═══ Data provided ═══

File: src/rtl/mcs_pkg.sv
// ----------------------------------------------------------------------------
// mcs_pkg
// shared types, character codes and the byte keep rule for the comment stripper
// ----------------------------------------------------------------------------
`default_nettype none

package mcs_pkg;

   localparam logic [7:0] CHAR_LT    = 8'h3C;  // '<'
   localparam logic [7:0] CHAR_BANG  = 8'h21;  // '!'
   localparam logic [7:0] CHAR_DASH  = 8'h2D;  // '-'
   localparam logic [7:0] CHAR_GT    = 8'h3E;  // '>'
   localparam logic [7:0] CHAR_CR    = 8'h0D;
   localparam logic [7:0] CHAR_LF    = 8'h0A;
   localparam logic [7:0] CHAR_SPACE = 8'h20;
   localparam logic [7:0] PRINT_MIN  = 8'd32;
   localparam logic [7:0] END_BYTE   = 8'h00;

   // hold lengths
   localparam logic [1:0] OPEN_HOLD_LAST  = 2'd3;
   localparam logic [1:0] CLOSE_HOLD_LAST = 2'd2;

   typedef struct packed {
      logic       keep;
      logic [7:0] value;
   } keep_type;

   // one run of up to four output beats caused by a single input beat
   typedef struct packed {
      logic [3:0][7:0] bytes;
      logic [1:0]      last_idx;
      logic            eos;
   } run_type;

   // queue side of the front/back split
   typedef struct packed {
      logic    push;
      run_type run;
   } push_type;

   function automatic keep_type keep_byte(input logic [7:0] b);
      keep_type k;
      k.keep  = 1'b0;
      k.value = b;
      if (b >= PRINT_MIN) begin
         k.keep = 1'b1;
      end else if (b == CHAR_CR || b == CHAR_LF) begin
         k.keep  = 1'b1;
         k.value = CHAR_SPACE;
      end
      return k;
   endfunction

endpackage

`default_nettype wire

File: src/rtl/mcs_front.sv
// ----------------------------------------------------------------------------
// mcs_front
// accepts raw bytes, tracks comment and hold state, emits at most one run per beat
// ----------------------------------------------------------------------------
`default_nettype none

module mcs_front (
   input  wire logic              clock,
   input  wire logic              reset,
   input  wire logic              in_valid,
   output      logic              in_ready,
   input  wire logic [7:0]        in_byte,
   input  wire logic              in_eos,
   input  wire logic              queue_full,
   output      mcs_pkg::push_type push_out
);

   logic       in_comment_ff, in_comment_in;
   logic [1:0] held_count_ff, held_count_in;
   logic [7:0] held_ff [0:2];
   logic [7:0] held_in [0:2];

   mcs_pkg::keep_type kp;
   logic              accept;

   assign in_ready = !queue_full;
   assign accept   = in_valid && !queue_full;
   assign kp       = mcs_pkg::keep_byte(in_byte);

   always_comb begin
      in_comment_in = in_comment_ff;
      held_count_in = held_count_ff;
      for (int i = 0; i < 3; i++) begin
         held_in[i] = held_ff[i];
      end
      push_out.push          = 1'b0;
      push_out.run.bytes     = '0;
      push_out.run.last_idx  = '0;
      push_out.run.eos       = 1'b0;

      if (in_eos) begin
         // flush held bytes outside a comment, then the end marker
         push_out.push    = 1'b1;
         push_out.run.eos = 1'b1;
         if (!in_comment_ff) begin
            for (int i = 0; i < 3; i++) begin
               push_out.run.bytes[i] = held_ff[i];
            end
            push_out.run.bytes[held_count_ff] = mcs_pkg::END_BYTE;
            push_out.run.last_idx             = held_count_ff;
         end
         in_comment_in = 1'b0;
         held_count_in = '0;
      end else if (!in_comment_ff) begin
         if (held_count_ff == '0) begin
            if (in_byte == mcs_pkg::CHAR_LT) begin
               held_in[0]    = mcs_pkg::CHAR_LT;
               held_count_in = 2'd1;
            end else if (kp.keep) begin
               push_out.push         = 1'b1;
               push_out.run.bytes[0] = kp.value;
            end
         end else if (kp.keep) begin
            if (held_count_ff != mcs_pkg::OPEN_HOLD_LAST) begin
               held_in[held_count_ff] = kp.value;
               held_count_in          = held_count_ff + 2'd1;
            end else begin
               if (held_ff[0] == mcs_pkg::CHAR_LT && held_ff[1] == mcs_pkg::CHAR_BANG &&
                   held_ff[2] == mcs_pkg::CHAR_DASH && kp.value == mcs_pkg::CHAR_DASH) begin
                  in_comment_in = 1'b1;
               end else begin
                  push_out.push         = 1'b1;
                  push_out.run.bytes[0] = held_ff[0];
                  push_out.run.bytes[1] = held_ff[1];
                  push_out.run.bytes[2] = held_ff[2];
                  push_out.run.bytes[3] = kp.value;
                  push_out.run.last_idx = 2'd3;
               end
               held_count_in = '0;
            end
         end
      end else begin
         // inside a comment: only the close check matters
         if (held_count_ff == '0) begin
            if (in_byte == mcs_pkg::CHAR_DASH) begin
               held_in[0]    = mcs_pkg::CHAR_DASH;
               held_count_in = 2'd1;
            end
         end else if (kp.keep) begin
            if (held_count_ff != mcs_pkg::CLOSE_HOLD_LAST) begin
               held_in[1]    = kp.value;
               held_count_in = 2'd2;
            end else begin
               if (held_ff[0] == mcs_pkg::CHAR_DASH && held_ff[1] == mcs_pkg::CHAR_DASH &&
                   kp.value == mcs_pkg::CHAR_GT) begin
                  in_comment_in = 1'b0;
               end
               held_count_in = '0;
            end
         end
      end

      if (!accept) begin
         push_out.push = 1'b0;
      end
   end

   always_ff @(posedge clock) begin
      if (reset) begin
         in_comment_ff <= 1'b0;
         held_count_ff <= '0;
      end else if (accept) begin
         in_comment_ff <= in_comment_in;
         held_count_ff <= held_count_in;
      end
   end

   always_ff @(posedge clock) begin
      if (accept) begin
         for (int i = 0; i < 3; i++) begin
            held_ff[i] <= held_in[i];
         end
      end
   end

endmodule

`default_nettype wire

File: src/rtl/mcs_queue.sv
// ----------------------------------------------------------------------------
// mcs_queue
// short fifo of runs between the front and the back
// ----------------------------------------------------------------------------
`default_nettype none

module mcs_queue #(
   parameter int Depth = 4
) (
   input  wire logic              clock,
   input  wire logic              reset,
   input  wire mcs_pkg::push_type push_in,
   output      logic              full,
   output      logic              not_empty,
   output      mcs_pkg::run_type  head_run,
   input  wire logic              pop
);

   localparam int PtrW = (Depth > 1) ? $clog2(Depth) : 1;
   localparam int CntW = $clog2(Depth + 1);
   localparam logic [PtrW-1:0] LastPtr = PtrW'(Depth - 1);
   localparam logic [CntW-1:0] FullCnt = CntW'(Depth);

   mcs_pkg::run_type slot_ff [0:Depth-1];
   logic [PtrW-1:0]  wr_ptr_ff, wr_ptr_in;
   logic [PtrW-1:0]  rd_ptr_ff, rd_ptr_in;
   logic [CntW-1:0]  count_ff, count_in;
   logic             do_push, do_pop;

   assign full      = (count_ff == FullCnt);
   assign not_empty = (count_ff != '0);
   assign head_run  = slot_ff[rd_ptr_ff];
   assign do_push   = push_in.push && !full;
   assign do_pop    = pop && not_empty;

   always_comb begin
      wr_ptr_in = wr_ptr_ff;
      rd_ptr_in = rd_ptr_ff;
      count_in  = count_ff;
      if (do_push) begin
         wr_ptr_in = (wr_ptr_ff == LastPtr) ? '0 : wr_ptr_ff + 1'b1;
      end
      if (do_pop) begin
         rd_ptr_in = (rd_ptr_ff == LastPtr) ? '0 : rd_ptr_ff + 1'b1;
      end
      if (do_push && !do_pop) begin
         count_in = count_ff + 1'b1;
      end else if (do_pop && !do_push) begin
         count_in = count_ff - 1'b1;
      end
   end

   always_ff @(posedge clock) begin
      if (reset) begin
         wr_ptr_ff <= '0;
         rd_ptr_ff <= '0;
         count_ff  <= '0;
      end else begin
         wr_ptr_ff <= wr_ptr_in;
         rd_ptr_ff <= rd_ptr_in;
         count_ff  <= count_in;
      end
   end

   always_ff @(posedge clock) begin
      if (do_push) begin
         slot_ff[wr_ptr_ff] <= push_in.run;
      end
   end

endmodule

`default_nettype wire

File: src/rtl/mcs_back.sv
// ----------------------------------------------------------------------------
// mcs_back
// unpacks queued runs into output beats, one per cycle while out_ready is high
// ----------------------------------------------------------------------------
`default_nettype none

module mcs_back (
   input  wire logic             clock,
   input  wire logic             reset,
   input  wire logic             run_valid,
   input  wire mcs_pkg::run_type run_in,
   output      logic             run_pop,
   output      logic             out_valid,
   input  wire logic             out_ready,
   output      logic [7:0]       out_byte,
   output      logic             out_end,
   output      logic             out_last
);

   logic             busy_ff, busy_in;
   logic [1:0]       idx_ff, idx_in;
   mcs_pkg::run_type run_ff;
   logic             beat_done, run_done, load;

   assign beat_done = busy_ff && out_ready;
   assign run_done  = beat_done && (idx_ff == run_ff.last_idx);
   assign load      = run_valid && (!busy_ff || run_done);
   assign run_pop   = load;

   always_comb begin
      busy_in = busy_ff;
      idx_in  = idx_ff;
      if (load) begin
         busy_in = 1'b1;
         idx_in  = '0;
      end else if (run_done) begin
         busy_in = 1'b0;
      end else if (beat_done) begin
         idx_in = idx_ff + 2'd1;
      end
   end

   always_ff @(posedge clock) begin
      if (reset) begin
         busy_ff <= 1'b0;
         idx_ff  <= '0;
      end else begin
         busy_ff <= busy_in;
         idx_ff  <= idx_in;
      end
   end

   always_ff @(posedge clock) begin
      if (load) begin
         run_ff <= run_in;
      end
   end

   assign out_valid = busy_ff;
   assign out_byte  = run_ff.bytes[idx_ff];
   assign out_last  = (idx_ff == run_ff.last_idx);
   assign out_end   = run_ff.eos && out_last;

endmodule

`default_nettype wire

File: src/rtl/markup_comment_stripper.sv
// ----------------------------------------------------------------------------
// markup_comment_stripper
// streaming removal of markup comments from a byte stream
// ----------------------------------------------------------------------------
//
//   channel | direction | tdata          | tuser        | tlast
//   --------+-----------+----------------+--------------+---------------
//   req_    | in        | [7:0] in_byte  | -            | end_of_stream
//   rsp_    | out       | [7:0] out_byte | [0] end_mark | last_of_run
//
// one request beat is taken per cycle while the run queue has room; the
// front handles each beat as it arrives, so the input rate is one beat a
// cycle. each beat gives zero to four response beats, sent one per cycle
// by the back while rsp_tready is high. a run reaches the output through
// the queue write and then the load into the back, both registered.
// reset is synchronous and clears the comment flag, hold count, queue and
// output; either side may stall without losing beats, the queue absorbs it.
// req_tready drops only while the queue holds QUEUE_DEPTH runs.
// ----------------------------------------------------------------------------
`default_nettype none

module markup_comment_stripper #(
   parameter int QUEUE_DEPTH = 4
) (
   input  wire logic       clock,
   input  wire logic       reset,
   // request: raw text
   input  wire logic       req_tvalid,
   output      logic       req_tready,
   input  wire logic [7:0] req_tdata,   // [7:0] in_byte
   input  wire logic       req_tlast,   // end_of_stream
   // response: cleaned text
   output      logic       rsp_tvalid,
   input  wire logic       rsp_tready,
   output      logic [7:0] rsp_tdata,   // [7:0] out_byte
   output      logic       rsp_tuser,   // [0] end_marker
   output      logic       rsp_tlast    // last_of_run
);

   mcs_pkg::push_type push;
   mcs_pkg::run_type  head_run;
   logic              queue_full;
   logic              queue_not_empty;
   logic              queue_pop;

   // front: classify the byte, update comment/hold state, build a run
   mcs_front u_front (
      .clock      (clock),
      .reset      (reset),
      .in_valid   (req_tvalid),
      .in_ready   (req_tready),
      .in_byte    (req_tdata),
      .in_eos     (req_tlast),
      .queue_full (queue_full),
      .push_out   (push)
   );

   // decoupling queue, one entry per run
   mcs_queue #(
      .Depth (QUEUE_DEPTH)
   ) u_queue (
      .clock     (clock),
      .reset     (reset),
      .push_in   (push),
      .full      (queue_full),
      .not_empty (queue_not_empty),
      .head_run  (head_run),
      .pop       (queue_pop)
   );

   // back: serialise runs into response beats
   mcs_back u_back (
      .clock     (clock),
      .reset     (reset),
      .run_valid (queue_not_empty),
      .run_in    (head_run),
      .run_pop   (queue_pop),
      .out_valid (rsp_tvalid),
      .out_ready (rsp_tready),
      .out_byte  (rsp_tdata),
      .out_end   (rsp_tuser),
      .out_last  (rsp_tlast)
   );

endmodule

`default_nettype wire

═══

▶ _Your goal_
Each line of the entries above that contains "beats" is to be copied.

▶ _Task output_
   // one run of up to four output beats caused by a single input beat
// unpacks queued runs into output beats, one per cycle while out_ready is high
// cycle. each beat gives zero to four response beats, sent one per cycle
// output; either side may stall without losing beats, the queue absorbs it.
   // back: serialise runs into response beats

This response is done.